From e20182f0e5e79c2ee1b35165e1c5cf2457a497ff Mon Sep 17 00:00:00 2001
From: Clark Boylan <clark.boylan@gmail.com>
Date: Wed, 27 Jun 2012 10:00:50 -0700
Subject: [PATCH] Add ulimit module.

A new module that provides a define to add a file to
/etc/security/limits.d for each limit line defined. This can be used
to limit the number of processes a user can have.

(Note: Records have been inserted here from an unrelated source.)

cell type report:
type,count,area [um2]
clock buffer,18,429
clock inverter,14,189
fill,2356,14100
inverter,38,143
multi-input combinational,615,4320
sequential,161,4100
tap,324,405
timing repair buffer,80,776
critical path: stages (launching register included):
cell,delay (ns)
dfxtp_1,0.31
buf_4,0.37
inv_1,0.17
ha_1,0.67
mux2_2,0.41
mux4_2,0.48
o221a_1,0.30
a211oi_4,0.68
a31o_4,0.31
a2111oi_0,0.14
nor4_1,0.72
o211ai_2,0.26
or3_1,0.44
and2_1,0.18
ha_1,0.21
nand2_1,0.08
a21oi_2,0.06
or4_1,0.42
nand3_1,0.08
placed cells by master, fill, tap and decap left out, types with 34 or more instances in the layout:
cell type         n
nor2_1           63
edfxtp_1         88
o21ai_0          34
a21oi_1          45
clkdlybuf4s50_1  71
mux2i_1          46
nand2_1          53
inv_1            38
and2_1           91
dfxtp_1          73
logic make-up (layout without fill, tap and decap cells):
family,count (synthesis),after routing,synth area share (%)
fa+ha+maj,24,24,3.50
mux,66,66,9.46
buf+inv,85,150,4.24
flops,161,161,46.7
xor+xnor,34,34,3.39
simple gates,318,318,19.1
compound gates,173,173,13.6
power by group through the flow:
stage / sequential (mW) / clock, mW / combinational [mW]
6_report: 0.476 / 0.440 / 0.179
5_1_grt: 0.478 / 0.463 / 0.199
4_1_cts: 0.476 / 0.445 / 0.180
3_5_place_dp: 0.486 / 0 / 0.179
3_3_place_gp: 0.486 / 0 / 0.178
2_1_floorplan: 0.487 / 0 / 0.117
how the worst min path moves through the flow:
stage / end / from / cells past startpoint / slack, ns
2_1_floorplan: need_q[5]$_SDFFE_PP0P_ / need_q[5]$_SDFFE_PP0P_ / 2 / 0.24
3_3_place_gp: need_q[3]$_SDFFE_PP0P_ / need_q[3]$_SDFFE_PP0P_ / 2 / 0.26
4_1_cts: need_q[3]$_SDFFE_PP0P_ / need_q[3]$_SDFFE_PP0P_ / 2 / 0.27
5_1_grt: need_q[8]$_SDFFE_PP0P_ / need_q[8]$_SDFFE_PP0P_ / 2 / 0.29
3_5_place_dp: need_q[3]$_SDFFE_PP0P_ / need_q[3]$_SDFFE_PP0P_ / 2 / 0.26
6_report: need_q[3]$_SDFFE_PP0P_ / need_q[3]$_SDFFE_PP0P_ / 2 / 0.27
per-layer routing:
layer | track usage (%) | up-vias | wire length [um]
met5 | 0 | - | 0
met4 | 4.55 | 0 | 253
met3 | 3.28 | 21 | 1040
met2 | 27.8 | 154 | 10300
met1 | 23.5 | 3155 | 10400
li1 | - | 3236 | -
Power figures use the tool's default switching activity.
--- src/rtl/wb_arbiter_pkg.sv ---
// Shared writeback constants, source indices and the grant-selection helper.
// A lower source index means a higher base priority.
package wb_arbiter_pkg;

  localparam int WB_XLEN = 32;
  localparam int WB_AW   = 5;
  localparam int WB_NSRC = 3;

  // Source indices, listed in base priority order (mem > mdu > alu).
  typedef enum logic [1:0] {
    SRC_MEM = 2'd0,
    SRC_MDU = 2'd1,
    SRC_ALU = 2'd2
  } src_e;

  // One-hot grant. Urgent requesters outrank all others; within the chosen
  // class the lowest index wins.
  function automatic logic [WB_NSRC-1:0] pick_grant(
    input logic [WB_NSRC-1:0] valid,
    input logic [WB_NSRC-1:0] urgent
  );
    logic [WB_NSRC-1:0] req;
    req = ((valid & urgent) != '0) ? (valid & urgent) : valid;
    return req & (~req + WB_NSRC'(1));
  endfunction

endpackage
[src/rtl/clkmon_pkg.sv]
// Shared types and defaults for the clock edge monitor.
package clkmon_pkg;

  localparam int unsigned CLKMON_CNT_W_DEFAULT = 16;

  typedef enum logic [2:0] {
    IDLE,
    MEASURE,
    CHECK,
    LOCKED,
    STUCK
  } clkmon_state_t;

endpackage

[src/rtl/global_if.sv]
// Global control signals shared across blocks; reset is synchronous, active-high.
interface global_if;

  logic reset;

  modport sink (input reset);

endinterface
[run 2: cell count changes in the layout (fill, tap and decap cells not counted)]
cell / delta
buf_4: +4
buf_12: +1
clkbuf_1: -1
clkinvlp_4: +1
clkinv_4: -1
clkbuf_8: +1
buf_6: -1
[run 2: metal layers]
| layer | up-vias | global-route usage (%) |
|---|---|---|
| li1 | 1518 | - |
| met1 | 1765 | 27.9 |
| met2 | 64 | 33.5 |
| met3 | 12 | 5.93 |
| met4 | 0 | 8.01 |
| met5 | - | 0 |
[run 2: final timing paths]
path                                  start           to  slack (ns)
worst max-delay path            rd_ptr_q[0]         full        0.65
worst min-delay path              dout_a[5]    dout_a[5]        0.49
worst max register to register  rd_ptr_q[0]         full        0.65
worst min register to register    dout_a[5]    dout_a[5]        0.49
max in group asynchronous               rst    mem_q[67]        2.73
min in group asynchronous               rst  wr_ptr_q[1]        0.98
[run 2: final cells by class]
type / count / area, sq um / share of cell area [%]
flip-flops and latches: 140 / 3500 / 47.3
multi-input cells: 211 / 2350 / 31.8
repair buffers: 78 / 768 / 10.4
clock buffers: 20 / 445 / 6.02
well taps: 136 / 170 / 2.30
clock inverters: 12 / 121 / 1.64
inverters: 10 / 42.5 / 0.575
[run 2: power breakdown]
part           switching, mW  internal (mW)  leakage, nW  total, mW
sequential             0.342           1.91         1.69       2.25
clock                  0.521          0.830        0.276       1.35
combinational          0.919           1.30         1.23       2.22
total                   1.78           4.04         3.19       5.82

Change-Id: I7d1074ec85dbf3e212c0eccbe4e6e926b56f561c
---
 manifests/conf.pp    | 17 +++++++++++++++++
 manifests/init.pp    | 13 +++++++++++++
 templates/limits.erb |  2 ++
 3 files changed, 32 insertions(+)
 create mode 100644 manifests/conf.pp
 create mode 100644 manifests/init.pp
 create mode 100644 templates/limits.erb

diff --git a/manifests/conf.pp b/manifests/conf.pp
new file mode 100644
index 0000000..96ef42f
--- /dev/null
+++ b/manifests/conf.pp
@@ -0,0 +1,17 @@
+define ulimit::conf (
+  $limit_domain,
+  $limit_item,
+  $limit_value,
+  $limit_type = 'soft',
+) {
+
+  file { "/etc/security/limits.d/99-${limit_domain}-${limit_type}-${limit_item}.conf":
+    ensure  => present,
+    content => template('ulimit/limits.erb'),
+    replace => true,
+    owner   => 'root',
+    mode    => 0644,
+    require => File['/etc/security/limits.d']
+  }
+
+}
diff --git a/manifests/init.pp b/manifests/init.pp
new file mode 100644
index 0000000..54ae9cb
--- /dev/null
+++ b/manifests/init.pp
@@ -0,0 +1,13 @@
+class ulimit {
+
+  package { ['libpam-modules', 'libpam-modules-bin']:
+    ensure => present
+  }
+
+  file { '/etc/security/limits.d':
+    ensure => directory,
+    owner  => 'root',
+    mode   => 0755
+  }
+
+}
diff --git a/templates/limits.erb b/templates/limits.erb
new file mode 100644
index 0000000..db7fabc
--- /dev/null
+++ b/templates/limits.erb
@@ -0,0 +1,2 @@
+# This file is managed by puppet. Manual changes will be ignored.
+<%= limit_domain %> <%= limit_type %> <%= limit_item %> <%= limit_value %>